In the future, when an administrator does a server build, he or she may be adding a MapReduce library to the usual stack of server, database, and middleware software.
This copy of MapReduce could be used to analyze log data directly on the server, minimizing the need for a separate cluster to analyze log data, and shortening the length of time until results are generated, noted University of California San Diego researcher Dionysios Logothetis at the Usenix Annual Technical Conference, being held this week in Portland, Oregon.
With this approach, "the analysis [moves] from the dedicated clusters to the log servers themselves, to avoid expensive data migration," said Logothetis, who, along with other researchers at UCSD and Salesforce.com, described this technique in a Usenix paper, "In-situ MapReduce for Log Processing."

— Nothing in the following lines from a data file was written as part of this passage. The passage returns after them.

===== config.mk =====
export PLATFORM = sky130hd
export DESIGN_NAME = fetch_sequencer
export DESIGN_NICKNAME = d
export VERILOG_FILES = /design/src/rtl/fetch_sequencer.sv
export SDC_FILE = /design/constraint.sdc
export NUM_CORES = 1
export LEC_CHECK = 0
export CORE_MARGIN = 4
export CORE_UTILIZATION = 55
export CTS_CLUSTER_DIAMETER = 80
export DETAILED_ROUTE_END_ITERATION = 6
export DONT_BUFFER_PORTS = 1
export GPL_ROUTABILITY_DRIVEN = 1
export HOLD_SLACK_MARGIN = 0.12
export PLACE_DENSITY = 0.75
export REMOVE_ABC_BUFFERS = 1
export SLEW_MARGIN = 20
export SYNTH_ARGS = -nofsm -noshare
export SYNTH_HDL_FRONTEND = slang
export SYNTH_SLANG_ARGS = --single-unit
export TNS_END_PERCENT = 1

===== constraint.sdc =====
create_clock -name i_clock -period 2.34 [get_ports i_clock]
set_input_delay 0.468 -clock i_clock [delete_from_list [all_inputs] [get_ports i_clock]]
set_output_delay 0.468 -clock i_clock [all_outputs]
set_load 0.02 [all_outputs]

===== src/rtl/fetch_sequencer.sv =====
// Debug-link command sequencer for the instruction fetch stage: program load,
// PC reset, free run until the end marker, and single-step execution.
module fetch_sequencer #(
    parameter int NB_DATA = 32,
    parameter int NB_BYTE = 8,
    parameter int NB_LEN  = 16
) (
    input  logic               i_clock,
    input  logic               i_reset,
    input  logic [NB_BYTE-1:0] i_cmd_byte,
    input  logic               i_cmd_valid,
    output logic               o_cmd_ready,
    input  logic               i_is_end,
    output logic [NB_BYTE-1:0] o_load_program_byte,
    output logic               o_load_program_write_enable,
    output logic               o_pc_reset,
    output logic               o_pipeline_enable,
    output logic [3:0]         o_state,
    output logic [NB_DATA-1:0] o_cycle_count,
    output logic               o_done,
    output logic               o_error
);

    typedef enum logic [3:0] {
        ST_IDLE      = 4'd0,
        ST_LEN_LO    = 4'd1,
        ST_LEN_HI    = 4'd2,
        ST_LOAD      = 4'd3,
        ST_PC_RST    = 4'd4,
        ST_RUN       = 4'd5,
        ST_STEP_WAIT = 4'd6,
        ST_STEP_EXEC = 4'd7
    } state_t;

    localparam logic [NB_BYTE-1:0] CMD_LOAD = NB_BYTE'(8'h4C);
    localparam logic [NB_BYTE-1:0] CMD_CONT = NB_BYTE'(8'h43);
    localparam logic [NB_BYTE-1:0] CMD_STEP = NB_BYTE'(8'h53);
    localparam logic [NB_BYTE-1:0] CMD_NEXT = NB_BYTE'(8'h4E);
    localparam logic [NB_BYTE-1:0] CMD_EXIT = NB_BYTE'(8'h45);

    state_t             state_reg;
    logic [NB_BYTE-1:0] len_lo_reg;
    logic [NB_LEN-1:0]  remaining_reg;
    logic [NB_BYTE-1:0] load_byte_reg;
    logic               write_enable_reg;
    logic               pc_reset_reg;
    logic               done_reg;
    logic               error_reg;
    logic [NB_DATA-1:0] cycle_count_reg;

    logic               cmd_accept;
    logic               pipeline_enable;
    logic [NB_LEN-1:0]  len_full;

    // Ready and enable are decoded from state so an async reset drops them at once.
    always_comb begin
        o_cmd_ready = 1'b0;
        case (state_reg)
            ST_IDLE, ST_LEN_LO, ST_LEN_HI, ST_LOAD: o_cmd_ready = 1'b1;
            ST_STEP_WAIT:                           o_cmd_ready = !i_is_end;
            default:                                o_cmd_ready = 1'b0;
        endcase
    end

    always_comb begin
        pipeline_enable = 1'b0;
        case (state_reg)
            ST_RUN:       pipeline_enable = !i_is_end;
            ST_STEP_EXEC: pipeline_enable = 1'b1;
            default:      pipeline_enable = 1'b0;
        endcase
    end

    assign cmd_accept = i_cmd_valid && o_cmd_ready;
    assign len_full   = NB_LEN'({i_cmd_byte, len_lo_reg});

    always_ff @(posedge i_clock or posedge i_reset) begin
        if (i_reset) begin
            state_reg        <= ST_IDLE;
            len_lo_reg       <= '0;
            remaining_reg    <= '0;
            load_byte_reg    <= '0;
            write_enable_reg <= 1'b0;
            pc_reset_reg     <= 1'b0;
            done_reg         <= 1'b0;
            error_reg        <= 1'b0;
            cycle_count_reg  <= '0;
        end else begin
            write_enable_reg <= 1'b0;
            pc_reset_reg     <= 1'b0;
            done_reg         <= 1'b0;
            error_reg        <= 1'b0;
            if (pipeline_enable) begin
                cycle_count_reg <= cycle_count_reg + NB_DATA'(1);
            end

            case (state_reg)
                ST_IDLE: begin
                    if (cmd_accept) begin
                        case (i_cmd_byte)
                            CMD_LOAD: state_reg <= ST_LEN_LO;
                            CMD_CONT: begin
                                cycle_count_reg <= '0;
                                state_reg       <= ST_RUN;
                            end
                            CMD_STEP: begin
                                cycle_count_reg <= '0;
                                state_reg       <= ST_STEP_WAIT;
                            end
                            default:  error_reg <= 1'b1;
                        endcase
                    end
                end
                ST_LEN_LO: begin
                    if (cmd_accept) begin
                        len_lo_reg <= i_cmd_byte;
                        state_reg  <= ST_LEN_HI;
                    end
                end
                ST_LEN_HI: begin
                    if (cmd_accept) begin
                        if (len_full == '0) begin
                            pc_reset_reg <= 1'b1;
                            state_reg    <= ST_PC_RST;
                        end else begin
                            remaining_reg <= len_full;
                            state_reg     <= ST_LOAD;
                        end
                    end
                end
                ST_LOAD: begin
                    if (cmd_accept) begin
                        load_byte_reg    <= i_cmd_byte;
                        write_enable_reg <= 1'b1;
                        remaining_reg    <= remaining_reg - NB_LEN'(1);
                        // PC clear lines up with the final write strobe.
                        if (remaining_reg == NB_LEN'(1)) begin
                            pc_reset_reg <= 1'b1;
                            state_reg    <= ST_PC_RST;
                        end
                    end
                end
                ST_PC_RST: state_reg <= ST_IDLE;
                ST_RUN: begin
                    if (i_is_end) begin
                        done_reg  <= 1'b1;
                        state_reg <= ST_IDLE;
                    end
                end
                ST_STEP_WAIT: begin
                    if (i_is_end) begin
                        done_reg  <= 1'b1;
                        state_reg <= ST_IDLE;
                    end else if (cmd_accept) begin
                        if (i_cmd_byte == CMD_NEXT) begin
                            state_reg <= ST_STEP_EXEC;
                        end else if (i_cmd_byte == CMD_EXIT) begin
                            state_reg <= ST_IDLE;
                        end
                    end
                end
                ST_STEP_EXEC: state_reg <= ST_STEP_WAIT;
                default:      state_reg <= ST_IDLE;
            endcase
        end
    end

    assign o_load_program_byte         = load_byte_reg;
    assign o_load_program_write_enable = write_enable_reg;
    assign o_pc_reset                  = pc_reset_reg;
    assign o_pipeline_enable           = pipeline_enable;
    assign o_state                     = state_reg;
    assign o_cycle_count               = cycle_count_reg;
    assign o_done                      = done_reg;
    assign o_error                     = error_reg;

endmodule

First introduced by Google, MapReduce is increasingly being used to analyze large amounts of data that can be located across multiple servers, or nodes. It is most commonly used as part of the Hadoop data processing platform.
While most uses of MapReduce take place on dedicated clusters, the researchers argued that a version of the analytical software framework could also be an integral part of Web servers themselves, where they could be used to do early analysis of log data.

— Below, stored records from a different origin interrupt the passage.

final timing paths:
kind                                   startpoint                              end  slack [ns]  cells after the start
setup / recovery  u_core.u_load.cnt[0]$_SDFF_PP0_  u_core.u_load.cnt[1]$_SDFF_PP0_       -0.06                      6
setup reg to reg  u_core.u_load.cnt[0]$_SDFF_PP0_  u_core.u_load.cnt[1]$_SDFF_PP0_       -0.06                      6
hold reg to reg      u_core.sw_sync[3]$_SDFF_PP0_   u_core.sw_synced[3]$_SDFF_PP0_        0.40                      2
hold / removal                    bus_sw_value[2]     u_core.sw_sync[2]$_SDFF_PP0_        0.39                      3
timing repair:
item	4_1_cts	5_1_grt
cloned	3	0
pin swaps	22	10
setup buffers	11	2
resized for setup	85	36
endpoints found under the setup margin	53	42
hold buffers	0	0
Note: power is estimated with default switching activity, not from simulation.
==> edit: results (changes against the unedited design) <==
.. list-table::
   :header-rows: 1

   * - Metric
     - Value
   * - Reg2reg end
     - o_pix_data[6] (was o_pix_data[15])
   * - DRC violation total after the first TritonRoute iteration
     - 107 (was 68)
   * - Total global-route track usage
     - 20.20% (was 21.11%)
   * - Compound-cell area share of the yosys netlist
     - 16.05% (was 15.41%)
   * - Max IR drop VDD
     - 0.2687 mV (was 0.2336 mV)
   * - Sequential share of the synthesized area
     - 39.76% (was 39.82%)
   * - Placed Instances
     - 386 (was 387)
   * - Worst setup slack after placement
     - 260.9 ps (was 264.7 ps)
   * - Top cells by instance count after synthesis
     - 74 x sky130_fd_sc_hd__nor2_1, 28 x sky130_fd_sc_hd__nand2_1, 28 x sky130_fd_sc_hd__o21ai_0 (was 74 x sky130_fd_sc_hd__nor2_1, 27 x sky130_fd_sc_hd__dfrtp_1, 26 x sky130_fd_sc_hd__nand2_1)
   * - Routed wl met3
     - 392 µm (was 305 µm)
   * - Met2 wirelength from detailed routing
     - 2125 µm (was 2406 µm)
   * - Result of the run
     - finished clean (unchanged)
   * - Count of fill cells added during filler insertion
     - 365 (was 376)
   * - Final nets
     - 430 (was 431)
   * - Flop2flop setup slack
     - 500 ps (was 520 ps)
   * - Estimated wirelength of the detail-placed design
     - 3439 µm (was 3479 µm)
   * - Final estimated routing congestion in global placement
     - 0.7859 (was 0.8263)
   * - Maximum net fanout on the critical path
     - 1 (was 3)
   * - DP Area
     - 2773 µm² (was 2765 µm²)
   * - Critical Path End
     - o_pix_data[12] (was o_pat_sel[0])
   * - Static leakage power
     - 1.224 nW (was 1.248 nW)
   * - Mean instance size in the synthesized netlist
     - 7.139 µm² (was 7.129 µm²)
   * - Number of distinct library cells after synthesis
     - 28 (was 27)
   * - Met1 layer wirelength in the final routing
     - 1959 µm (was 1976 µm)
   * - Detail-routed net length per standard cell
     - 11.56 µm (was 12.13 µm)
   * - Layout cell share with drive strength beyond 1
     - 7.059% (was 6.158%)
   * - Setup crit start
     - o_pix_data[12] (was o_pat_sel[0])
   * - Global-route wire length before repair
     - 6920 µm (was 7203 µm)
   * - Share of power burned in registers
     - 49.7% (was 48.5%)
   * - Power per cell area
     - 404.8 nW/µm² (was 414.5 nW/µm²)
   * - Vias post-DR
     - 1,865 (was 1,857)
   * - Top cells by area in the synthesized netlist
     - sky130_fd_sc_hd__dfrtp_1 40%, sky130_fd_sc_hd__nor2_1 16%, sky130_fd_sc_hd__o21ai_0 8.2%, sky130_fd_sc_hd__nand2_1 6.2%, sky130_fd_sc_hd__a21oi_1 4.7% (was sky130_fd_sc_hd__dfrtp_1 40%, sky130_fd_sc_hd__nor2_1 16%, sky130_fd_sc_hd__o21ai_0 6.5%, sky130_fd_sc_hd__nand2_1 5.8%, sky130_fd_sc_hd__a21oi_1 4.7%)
**src/rtl/fft_pkg.sv**
```systemverilog
// Shared FFT constants, complex sample type and index helpers used by the
// bit-reversal reorder buffer and its surroundings.
package fft_pkg;

    localparam int FFT_N          = 8;
    localparam int FFT_LOG2N      = 3;
    localparam int FFT_DATA_WIDTH = 16;

    typedef struct packed {
        logic signed [FFT_DATA_WIDTH-1:0] re;
        logic signed [FFT_DATA_WIDTH-1:0] im;
    } cplx_t;

    typedef enum logic {
        BANK0 = 1'b0,
        BANK1 = 1'b1
    } bank_sel_t;

    // Reverses the low 'width' bits of idx; bits above 'width' come back zero.
    function automatic logic [31:0] bit_reverse(input logic [31:0] idx,
                                                input int unsigned width);
        logic [31:0] rev;
        rev = '0;
        for (int unsigned i = 0; i < width; i++) begin
            rev[i] = idx[width-1-i];
        end
        return rev;
    endfunction

endpackage

```
**src/rtl/fft_bitrev_reorder_if.sv**
```systemverilog
// Valid/ready stream bundle for the reorder buffer: natural-order input side
// and bit-reversed output side with frame markers.
interface fft_bitrev_reorder_if
    import fft_pkg::*;
#(
    parameter int DATA_WIDTH = FFT_DATA_WIDTH
);

    logic                         in_valid;
    logic                         in_ready;
    logic signed [DATA_WIDTH-1:0] in_re;
    logic signed [DATA_WIDTH-1:0] in_im;

    logic                         out_valid;
    logic                         out_ready;
    logic signed [DATA_WIDTH-1:0] out_re;
    logic signed [DATA_WIDTH-1:0] out_im;
    logic                         out_first;
    logic                         out_last;

    modport slave (
        input  in_valid, in_re, in_im, out_ready,
        output in_ready, out_valid, out_re, out_im, out_first, out_last
    );

    modport master (
        output in_valid, in_re, in_im, out_ready,
        input  in_ready, out_valid, out_re, out_im, out_first, out_last
    );

endinterface

```
**src/rtl/fft_bitrev_reorder.sv**
```systemverilog
// Ping-pong bit-reversal reorder buffer ahead of the FFT datapath.
// Optional synchronous flush port enabled by defining FFT_REORDER_FLUSH_EN.
module fft_bitrev_reorder
    import fft_pkg::*;
#(
    parameter int DATA_WIDTH = FFT_DATA_WIDTH,
    parameter int N_POINTS   = FFT_N
) (
    input  logic                  clk,
    input  logic                  arst_n,
`ifdef FFT_REORDER_FLUSH_EN
    input  logic                  flush_in,
`endif
    fft_bitrev_reorder_if.slave   bus
);

    localparam int LOG2N = $clog2(N_POINTS);

    cplx_t            r_bank [2][N_POINTS];
    logic [LOG2N-1:0] r_wr_idx;
    logic [LOG2N-1:0] r_rd_idx;
    bank_sel_t        r_wr_bank;
    bank_sel_t        r_rd_bank;
    logic [1:0]       r_bank_full;

    logic             w_flush;
    logic             w_in_ready;
    logic             w_out_valid;
    logic             w_wr_fire;
    logic             w_rd_fire;
    logic             w_wr_last;
    logic             w_rd_last;
    logic [LOG2N-1:0] w_rd_addr;
    cplx_t            w_rd_word;

`ifdef FFT_REORDER_FLUSH_EN
    assign w_flush = flush_in;
`else
    assign w_flush = 1'b0;
`endif

    // Handshake qualifiers come only from registered flags, so out_ready never
    // reaches in_ready combinationally.
    always_comb begin
        w_in_ready  = ~r_bank_full[r_wr_bank];
        w_out_valid = r_bank_full[r_rd_bank];
        w_wr_fire   = bus.in_valid & w_in_ready;
        w_rd_fire   = w_out_valid & bus.out_ready;
        w_wr_last   = (r_wr_idx == LOG2N'(N_POINTS - 1));
        w_rd_last   = (r_rd_idx == LOG2N'(N_POINTS - 1));
        w_rd_addr   = LOG2N'(bit_reverse(32'(r_rd_idx), LOG2N));
        w_rd_word   = r_bank[r_rd_bank][w_rd_addr];
    end

    always_comb begin
        bus.in_ready  = w_in_ready;
        bus.out_valid = w_out_valid;
        bus.out_re    = DATA_WIDTH'(w_rd_word.re);
        bus.out_im    = DATA_WIDTH'(w_rd_word.im);
        bus.out_first = w_out_valid & (r_rd_idx == '0);
        bus.out_last  = w_out_valid & w_rd_last;
    end

    // Write and read never target the same bank in one cycle (one needs the
    // bank empty, the other full), so their flag updates cannot collide.
    always_ff @(posedge clk or negedge arst_n) begin
        if (!arst_n) begin
            for (int unsigned b = 0; b < 2; b++) begin
                for (int unsigned i = 0; i < N_POINTS; i++) begin
                    r_bank[b][i] <= '0;
                end
            end
            r_wr_idx    <= '0;
            r_rd_idx    <= '0;
            r_wr_bank   <= BANK0;
            r_rd_bank   <= BANK0;
            r_bank_full <= '0;
        end else if (w_flush) begin
            r_wr_idx    <= '0;
            r_rd_idx    <= '0;
            r_wr_bank   <= BANK0;
            r_rd_bank   <= BANK0;
            r_bank_full <= '0;
        end else begin
            if (w_wr_fire) begin
                r_bank[r_wr_bank][r_wr_idx] <= '{re: bus.in_re, im: bus.in_im};
                if (w_wr_last) begin
                    r_wr_idx                 <= '0;
                    r_bank_full[r_wr_bank]   <= 1'b1;
                    r_wr_bank                <= (r_wr_bank == BANK0) ? BANK1 : BANK0;
                end else begin
                    r_wr_idx <= r_wr_idx + 1'b1;
                end
            end
            if (w_rd_fire) begin
                if (w_rd_last) begin
                    r_rd_idx                 <= '0;
                    r_bank_full[r_rd_bank]   <= 1'b0;
                    r_rd_bank                <= (r_rd_bank == BANK0) ? BANK1 : BANK0;
                end else begin
                    r_rd_idx <= r_rd_idx + 1'b1;
                end
            end
        end
    end

endmodule
```
**src/flat_wrapper.sv**
```systemverilog
// flat-port wrapper written by rule: the top's interface ports become plain ports
module fft_bitrev_reorder_flat import fft_pkg::*;
#(
    parameter int DATA_WIDTH = FFT_DATA_WIDTH,
    parameter int N_POINTS   = FFT_N
)
  (clk, arst_n, bus_in_valid, bus_in_re, bus_in_im, bus_out_ready, bus_in_ready, bus_out_valid, bus_out_re, bus_out_im, bus_out_first, bus_out_last);
  fft_bitrev_reorder_if #(.DATA_WIDTH(DATA_WIDTH)) bus_i ();
  input  logic clk;
  input  logic arst_n;
  input wire logic [$bits(bus_i.in_valid)-1:0] bus_in_valid;
  input wire logic [$bits(bus_i.in_re)-1:0] bus_in_re;
  input wire logic [$bits(bus_i.in_im)-1:0] bus_in_im;
  input wire logic [$bits(bus_i.out_ready)-1:0] bus_out_ready;
  output wire logic [$bits(bus_i.in_ready)-1:0] bus_in_ready;
  output wire logic [$bits(bus_i.out_valid)-1:0] bus_out_valid;
  output wire logic [$bits(bus_i.out_re)-1:0] bus_out_re;
  output wire logic [$bits(bus_i.out_im)-1:0] bus_out_im;
  output wire logic [$bits(bus_i.out_first)-1:0] bus_out_first;
  output wire logic [$bits(bus_i.out_last)-1:0] bus_out_last;
  assign bus_i.in_valid = bus_in_valid;
  assign bus_i.in_re = bus_in_re;
  assign bus_i.in_im = bus_in_im;
  assign bus_i.out_ready = bus_out_ready;
  assign bus_in_ready = bus_i.in_ready;
  assign bus_out_valid = bus_i.out_valid;
  assign bus_out_re = bus_i.out_re;
  assign bus_out_im = bus_i.out_im;
  assign bus_out_first = bus_i.out_first;
  assign bus_out_last = bus_i.out_last;
  fft_bitrev_reorder #(.DATA_WIDTH(DATA_WIDTH), .N_POINTS(N_POINTS)) u_core (.clk(clk), .arst_n(arst_n), .bus(bus_i));
endmodule
```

Today's commercial Internet sites log detailed information on user visits, information that can be used for targeting ads, security monitoring and debugging.
A single server working for a busy e-commerce site can generate 1 to 10 MB worth of log data every second. In the course of the day, this can result in tens of terabytes' worth of data. On average, 1,000 servers each producing 1MB per second can generate 86TB of data per day. As an example, Facebook generates about 100TB a day, Logothetis said.
Typically, large organizations like Facebook will collect data from all servers, load it into a Hadoop cluster, and analyze the results using MapReduce. MapReduce is a framework and associated library for splitting a job into multiple parts so that it can be run simultaneously across many servers, or nodes.
This "store-first, query-later" approach to log analysis has a number of disadvantages, Logothetis argued. Shipping all the data from the servers consumes a great deal of bandwidth. "This puts a lot of stress on the network," he said.
Logothetis noted Facebook discards about 80 percent of its log data before it is analyzed. With this new technology, that data would not need to be transferred.
The traditional approach also introduces a lag between when the data is produced and when it can be analyzed, which can be a critical shortcoming if the data is time-sensitive in nature.
As an alternative, the researchers proposed placing MapReduce functionality on each server itself, which could analyze the data and ship a much smaller result set back to the centralized data collection point. They dubbed this approach "in-situ MapReduce" (iMR).
"iMR is designed to complement, not replace traditional cluster-based architectures. It is meant for jobs that filter or transform log data either for immediate use or before loading it into a distributed storage system ... for follow-on analysis," the researchers' paper notes.